Tutorial - Image Planes

CS22 S18 Loeb

Image planes give you a reference while modeling. I recommend using them as you build your biped. You will want at least two orthogonal images. One from the front, with your character in a T-pose, arms out, hands pointing downward. The second is from the side, same pose, same scale. You can just leave an opening where the arms go in the side orthographic view as the arms get in the way of modeling from that view.

Create a Project for the Biped Project

Be sure to set the scale the way you want it. Generally, for the biped, I work with the default settings for the grid

  1. (Windows>Settings and Preferences>Preferences) Go to Settings and be sure you are on centimeters for unit
  2. In the Main Menu, go to Display > Grid > Options Box
  3. Edit>Reset Settings
  4. You can still have your colors for the Grid Axes set to blue or a color that is easy to see.

You can work with a scale where 1 cm = 1 m in the real world.

(Character by Insomniac Games)

(https://icam381.wordpress.com/2013/05/29/aoeis-progress-2-model-sheet-colour-texture/)

Start a new project and a new scene (if you haven't already) for your biped. Scan each image plane separately (one from front, one from side), save them as Lorie_side.jpg and Lorie_front.jpg and place them in the source images folder for your biped project. (Good to use your name or the name of your character when naming your files)

You can open them in Photoshop as separate layers (one front and one side) and use the Photoshop guides to line them up (View>New Guides - set to horizontal and start creating guides to line up key features).

http://create3dcharacters.com/

If you are working in Photoshop or some other image editing software, changing the background to gray and having the lines for the characgter details be a nice clear black, will make your life easiest.

Then save each image layer (one for front and one for side) as a jpg, being sure to label them correctly.

Move them into the Source Images Folder for your biped project.

You can create a subfolder in Source Images called "reference images" if you'd like. It is good to keep your files clean and well-labeled.

In the Front Camera View Port, go to View>Image Plane>Import

and choose your front image. Move it up so the feet of the character is on the X Axis

In the Side View Camera import the side image and line it up.

You can use the Move Tool to line the two images so they are sitting on the x-axis and centered perfectly on the y-axis.

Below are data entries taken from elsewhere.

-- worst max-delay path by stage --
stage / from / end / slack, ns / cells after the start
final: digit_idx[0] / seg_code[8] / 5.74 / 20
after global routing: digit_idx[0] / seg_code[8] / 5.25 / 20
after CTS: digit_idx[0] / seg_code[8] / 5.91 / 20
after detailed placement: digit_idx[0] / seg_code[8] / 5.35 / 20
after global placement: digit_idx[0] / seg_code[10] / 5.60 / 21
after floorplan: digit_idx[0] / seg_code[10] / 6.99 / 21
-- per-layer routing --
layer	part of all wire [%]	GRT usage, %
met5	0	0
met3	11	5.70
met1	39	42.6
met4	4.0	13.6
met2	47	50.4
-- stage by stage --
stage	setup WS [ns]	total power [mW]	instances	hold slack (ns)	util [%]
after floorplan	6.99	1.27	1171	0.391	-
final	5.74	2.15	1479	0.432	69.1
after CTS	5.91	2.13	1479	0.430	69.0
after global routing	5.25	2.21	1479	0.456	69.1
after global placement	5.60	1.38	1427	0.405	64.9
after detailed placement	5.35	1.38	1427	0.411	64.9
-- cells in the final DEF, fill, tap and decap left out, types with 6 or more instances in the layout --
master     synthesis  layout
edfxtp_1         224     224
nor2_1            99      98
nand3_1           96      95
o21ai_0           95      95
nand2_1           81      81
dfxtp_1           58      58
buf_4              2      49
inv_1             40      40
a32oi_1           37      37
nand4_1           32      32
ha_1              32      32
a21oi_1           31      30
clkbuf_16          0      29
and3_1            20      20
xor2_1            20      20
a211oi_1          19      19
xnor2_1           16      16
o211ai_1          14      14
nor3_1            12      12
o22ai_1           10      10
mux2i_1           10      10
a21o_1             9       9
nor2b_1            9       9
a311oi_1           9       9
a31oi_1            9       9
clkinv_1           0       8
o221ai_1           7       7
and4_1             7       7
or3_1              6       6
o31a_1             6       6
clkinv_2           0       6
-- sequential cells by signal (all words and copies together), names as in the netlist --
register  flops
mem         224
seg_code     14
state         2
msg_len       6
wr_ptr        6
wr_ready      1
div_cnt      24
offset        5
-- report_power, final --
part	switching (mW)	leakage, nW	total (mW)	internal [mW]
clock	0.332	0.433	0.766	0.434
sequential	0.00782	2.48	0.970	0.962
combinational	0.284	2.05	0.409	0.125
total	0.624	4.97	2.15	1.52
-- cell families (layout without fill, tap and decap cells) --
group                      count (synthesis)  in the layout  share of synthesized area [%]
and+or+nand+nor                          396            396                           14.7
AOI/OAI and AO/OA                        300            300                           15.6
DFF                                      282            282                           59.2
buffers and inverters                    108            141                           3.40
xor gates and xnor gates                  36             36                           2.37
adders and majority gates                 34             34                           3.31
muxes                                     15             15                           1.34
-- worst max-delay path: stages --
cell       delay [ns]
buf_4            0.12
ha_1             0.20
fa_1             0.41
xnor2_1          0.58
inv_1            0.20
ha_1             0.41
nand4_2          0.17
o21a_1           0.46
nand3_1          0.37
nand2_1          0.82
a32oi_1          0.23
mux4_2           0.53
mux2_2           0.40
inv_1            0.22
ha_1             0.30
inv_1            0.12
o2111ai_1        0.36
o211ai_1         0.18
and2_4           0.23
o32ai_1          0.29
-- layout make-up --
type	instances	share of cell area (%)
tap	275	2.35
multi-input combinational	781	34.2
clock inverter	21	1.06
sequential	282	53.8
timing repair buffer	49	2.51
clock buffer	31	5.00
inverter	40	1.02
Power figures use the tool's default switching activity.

In the persp window, you can line them up with each other

I find it easier to work with Image planes when I only see them in the orthographic views and not in the Perspective View. To do this:

In the Orthographic View (front) select the Image Plane Go into the Attribute Editor for the ImageShape node Under Image Plane Attributes Change Display from "In All Views" to "Looking Through Camera"

Do the same for the Image Plane in the Side View (and any other views you have).

You will notice that the IMage Planes no longer show in the Perspective View

After you have the image planes lined up in the perspective view, you can move them back so they are out of the way. OR, what I like to do

Make sure you set the overall scale of your character. Remember, your units are at centimeters and, by default, your grid is set to one gridline every centimeter.

If your grid is still set up for your room--You probably want to change the settings to something more appropriate for a much smaller biped.

Now put the image planes into a Layer so that you can Reference them to avoid selecting them in the Orthographic View. Label the Layer as ImagePlanes.

Now you are ready to start modeling!